Freeze-in Dirac neutrinogenesis: thermal leptonic CP asymmetry

• Published in: arXiv.org
• Main Authors: Li, Shao-Ping, Li, Xin-Qiang, Yan, Xin-Shuai, Yang, Ya-Dong
• Format: Paper Journal Article
• Language: English
• Published: Ithaca Cornell University Library, arXiv.org 07.12.2020
• Subjects: Asymmetry; Baryons; Leptons; Neutrinos; Particle decay; Physics - High Energy Physics - Experiment; Physics - High Energy Physics - Phenomenology; Wave functions
• ISSN: 2331-8422
• DOI: 10.48550/arxiv.2005.02927

We present a freeze-in realization of the Dirac neutrinogenesis in which the decaying particle that generates the lepton-number asymmetry is in thermal equilibrium. As the right-handed Dirac neutrinos are produced non-thermally, the lepton-number asymmetry is accumulated and partially converted to the baryon-number asymmetry via the rapid sphaleron transitions. The necessary CP-violating condition can be fulfilled by a purely thermal kinetic phase from the wavefunction correction in the lepton-doublet sector, which has been neglected in most leptogenesis-based setup.

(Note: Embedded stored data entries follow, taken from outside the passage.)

===== config.mk =====
export PLATFORM = sky130hd
export DESIGN_NAME = fetch_ctrl
export DESIGN_NICKNAME = d
export VERILOG_FILES = /design/src/rtl/pc_ctrl_pkg.sv /design/src/rtl/fetch_ctrl_mem_wait_timer.sv /design/src/rtl/fetch_ctrl.sv
export SDC_FILE = /design/constraint.sdc
export NUM_CORES = 1
export LEC_CHECK = 0
export BUFFER_PORTS_ARGS = -buffer_cell sky130_fd_sc_hd__buf_4
export CORE_ASPECT_RATIO = 1.2
export CORE_MARGIN = 2
export CORE_UTILIZATION = 40
export DETAILED_ROUTE_END_ITERATION = 12
export GPL_TIMING_DRIVEN = 0
export SLEW_MARGIN = 20
export SYNTH_ARGS = -nofsm -noshare
export SYNTH_HDL_FRONTEND = slang
export SYNTH_SLANG_ARGS = --single-unit

===== constraint.sdc =====
create_clock -name clk -period 5.75 [get_ports clk]
set_clock_uncertainty 0.05 [all_clocks]
set_input_delay 1.725 -clock clk [delete_from_list [all_inputs] [get_ports clk]]
set_output_delay 1.725 -clock clk [all_outputs]
set_load 0.005 [all_outputs]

Furthermore, this condition necessitates a preferred flavor basis in which both the charged-lepton and neutrino Yukawa matrices are non-diagonal. To protect such a proper Yukawa structure from the basis transformations in flavor space prior to the electroweak gauge symmetry breaking, we can resort to a plethora of model buildings aimed at deciphering the non-trivial Yukawa structures. Interestingly, based on the well-known tri-bimaximal mixing with a minimal correction from the charged-lepton or neutrino sector, we find that a simultaneous explanation of the baryon-number asymmetry in the Universe and the low-energy neutrino oscillation observables can be attributed to the mixing angle and the CP-violating phase introduced in the minimal correction.